Ein subtiler Hinweis in Richtung sportlicher Führung, nicht die gewünschten Spieler bekommen zu haben? Walter dürfte Realist genug sein, um hier zu widersprechen. Denn auch er weiß um die finanziellen Rahmenbedingungen des Klubs, die keine großen Sprünge auf dem Transfermarkt erlaubten.

Und so argumentiert der Übungsleiter denn auch lieber mit dem Faktor Zeit. "Den Jungs die Spielidee komplett zu vermitteln, ihr Potenzial zu entfalten, ältere und ganz junge Spieler zusammenzuführen, das braucht eine gewisse Zeit, um es so ins Laufen zu bekommen, dass wir sagen: Jetzt gewinnen wir jedes Spiel!"

"Ich bin überzeugt, dass es Schritt für Schritt besser wird!"

"Denn das", so Walters zart durchschimmernde Kritik am ungeduldigen Umfeld des Klubs, "scheint die Erwartung an den HSV zu sein. Für die Zeit, die wir jetzt zusammen sind, läuft es gut, aber wir wollen natürlich mehr.
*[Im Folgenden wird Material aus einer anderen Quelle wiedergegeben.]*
**src/rtl/pipe_hazard_ctrl.sv**
```systemverilog
// pipe_hazard_ctrl: central sequencer for the 5-stage MIPS pipeline.
// Owns the pipeline-register enables/clears, the PC enable, the run/halt
// state driven by a WB syscall and the resume button, the LED display
// register and four 32-bit performance counters.
module pipe_hazard_ctrl #(
  parameter logic [31:0] LED_CODE = 32'd34
) (
  input  logic        clk,
  input  logic        rst,
  input  logic        go,
  input  logic        ex_mem_to_reg,
  input  logic        r1_ex_related,
  input  logic        r2_ex_related,
  input  logic        ex_branch_taken,
  input  logic        ex_jump,
  input  logic        wb_effective,
  input  logic        wb_syscall,
  input  logic [31:0] wb_r1_data,
  input  logic [31:0] wb_r2_data,
  output logic        pc_enable,
  output logic        ifid_enable,
  output logic        ifid_rst,
  output logic        idex_enable,
  output logic        idex_rst,
  output logic        exmem_enable,
  output logic        memwb_enable,
  output logic        halted,
  output logic        led_cpu_enable,
  output logic [31:0] led_data_in,
  output logic [31:0] total_cycles,
  output logic [31:0] bubble_num,
  output logic [31:0] condi_branch_num,
  output logic [31:0] uncondi_branch_num
);

  typedef enum logic {
    RUN  = 1'b0,
    HALT = 1'b1
  } state_t;

  state_t      state_q, state_d;
  logic        halted_q, halted_d;
  logic        go_q, go_d;
  logic [31:0] led_q, led_d;
  logic [31:0] total_cycles_q, total_cycles_d;
  logic [31:0] bubble_num_q, bubble_num_d;
  logic [31:0] condi_q, condi_d;
  logic [31:0] uncondi_q, uncondi_d;

  logic go_rise;
  logic halt_req;
  logic led_req;
  logic freeze;
  logic flush;
  logic load_use;
  logic stall;

  // Hazard and halt status derived from the current stage inputs and state.
  always_comb begin
    go_rise  = go & ~go_q;
    halt_req = wb_effective & wb_syscall & (wb_r1_data != LED_CODE);
    led_req  = wb_effective & wb_syscall & (wb_r1_data == LED_CODE);
    freeze   = ((state_q == HALT) & ~go_rise) | ((state_q == RUN) & halt_req);
    flush    = ex_branch_taken | ex_jump;
    load_use = ex_mem_to_reg & (r1_ex_related | r2_ex_related);
    // A squashed ID instruction needs no stall, so flush takes priority.
    stall    = load_use & ~flush;
  end

  // Zero-latency pipeline enables and clears.
  always_comb begin
    pc_enable      = ~freeze & ~stall;
    ifid_enable    = ~freeze & ~stall;
    ifid_rst       = rst | (~freeze & flush);
    idex_enable    = ~freeze;
    idex_rst       = rst | (~freeze & (flush | stall));
    exmem_enable   = ~freeze;
    memwb_enable   = ~freeze;
    led_cpu_enable = led_req & ~freeze;
  end

  // Next-state for the run/halt FSM, LED register and counters.
  always_comb begin
    state_d = state_q;
    case (state_q)
      RUN:     if (halt_req) state_d = HALT;
      HALT:    if (go_rise)  state_d = RUN;
      default: state_d = RUN;
    endcase
    halted_d = (state_d == HALT);
    go_d     = go;

    led_d = led_q;
    if (led_req & ~freeze) led_d = wb_r2_data;

    total_cycles_d = total_cycles_q;
    bubble_num_d   = bubble_num_q;
    condi_d        = condi_q;
    uncondi_d      = uncondi_q;
    if (~freeze) begin
      total_cycles_d = total_cycles_q + 32'd1;
      if (stall)           bubble_num_d = bubble_num_q + 32'd1;
      if (ex_branch_taken) condi_d      = condi_q + 32'd1;
      if (ex_jump)         uncondi_d    = uncondi_q + 32'd1;
    end
  end

  // State registers with synchronous active-high reset.
  always_ff @(posedge clk) begin
    if (rst) begin
      state_q        <= RUN;
      halted_q       <= 1'b0;
      go_q           <= 1'b0;
      led_q          <= 32'd0;
      total_cycles_q <= 32'd0;
      bubble_num_q   <= 32'd0;
      condi_q        <= 32'd0;
      uncondi_q      <= 32'd0;
    end else begin
      state_q        <= state_d;
      halted_q       <= halted_d;
      go_q           <= go_d;
      led_q          <= led_d;
      total_cycles_q <= total_cycles_d;
      bubble_num_q   <= bubble_num_d;
      condi_q        <= condi_d;
      uncondi_q      <= uncondi_d;
    end
  end

  assign halted             = halted_q;
  assign led_data_in        = led_q;
  assign total_cycles       = total_cycles_q;
  assign bubble_num         = bubble_num_q;
  assign condi_branch_num   = condi_q;
  assign uncondi_branch_num = uncondi_q;

endmodule

```
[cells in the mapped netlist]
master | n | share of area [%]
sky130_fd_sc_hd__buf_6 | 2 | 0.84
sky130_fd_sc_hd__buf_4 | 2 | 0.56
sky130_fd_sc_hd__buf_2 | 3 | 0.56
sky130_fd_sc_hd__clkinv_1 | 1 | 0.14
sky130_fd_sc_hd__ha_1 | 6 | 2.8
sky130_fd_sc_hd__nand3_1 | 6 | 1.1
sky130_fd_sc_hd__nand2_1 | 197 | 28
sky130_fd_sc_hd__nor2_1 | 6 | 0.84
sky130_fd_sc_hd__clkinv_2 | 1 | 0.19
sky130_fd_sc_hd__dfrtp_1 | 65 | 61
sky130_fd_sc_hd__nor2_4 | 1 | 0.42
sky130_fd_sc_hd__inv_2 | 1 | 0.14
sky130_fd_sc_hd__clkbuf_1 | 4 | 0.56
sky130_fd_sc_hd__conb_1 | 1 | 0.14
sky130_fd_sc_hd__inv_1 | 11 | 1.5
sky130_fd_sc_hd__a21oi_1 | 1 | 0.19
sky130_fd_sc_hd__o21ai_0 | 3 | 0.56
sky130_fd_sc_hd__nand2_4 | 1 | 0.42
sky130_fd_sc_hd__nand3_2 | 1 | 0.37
Und ich bin überzeugt, dass es Schritt für Schritt besser wird."

Vielleicht ja sogar am Freitag (18.30 Uhr) beim selbsternannten Aufstiegsaspiranten SC Paderborn. Wo der HSV im letzten Jahr in einem spektakulären Spiel mit 4:3 gewinnen konnte, im ersten Zweitligajahr allerdings auch mit 1:4 unter die Räder kam.

Vom in diesem Sommer nochmals forcierten Weg, mit externen Talenten (wie Doyle, Vuskovic oder Kaufmann), eigenen Nachwuchsleuten (Ambrosius, David, Alidou, Meissner) und gestandenen Spielern (Leibold, Heyer, Schonlau, Meffert, Glatzel) zu operieren, will Walter jedenfalls nicht abgehen.

Faride Alidou
Legte gegen die Fortuna einen frechen Auftritt hin: Faride Alidou / Martin Rose/GettyImages

"Wir wollen ausbilden, aber trotzdem erfolgreich sein." Diesen Spagat will er mit seinem Konzept, einer Variante des holländischen voetbal total der 70er-Jahre, hinkriegen. Und er wehrt sich gegen Vorwürfe, wie jüngst von Sky-Kommentator Peter Neururer vorgetragen, der beim Spiel gegen die Fortuna anmerkte: "So langsam müssen sie eine fußballerische Linie haben."

"Der Weg ist klar vorgegeben!"

Walter dazu: "Das ärgert mich. Weil die klare Linie sichtbar ist. Wir spielen mutig und offensiv, haben 70 Prozent Ballbesitz, wir spielen uns Torchancen heraus. Wir bespielen die gegnerischen Mannschaften mit einem klaren Plan. Natürlich ist man über 90 Minuten nicht konterfrei. Aber der Weg ist klar vorgegeben."

Fehlt jetzt nur noch, dass die Mannschaft diesen Weg endlich auch mal vollumfänglich, über 90 Minuten und sowohl in der Offensive wie auch in der Defensive, beschreitet. Dann hinterfragt irgendwann auch keiner mehr das zu Grunde liegende System.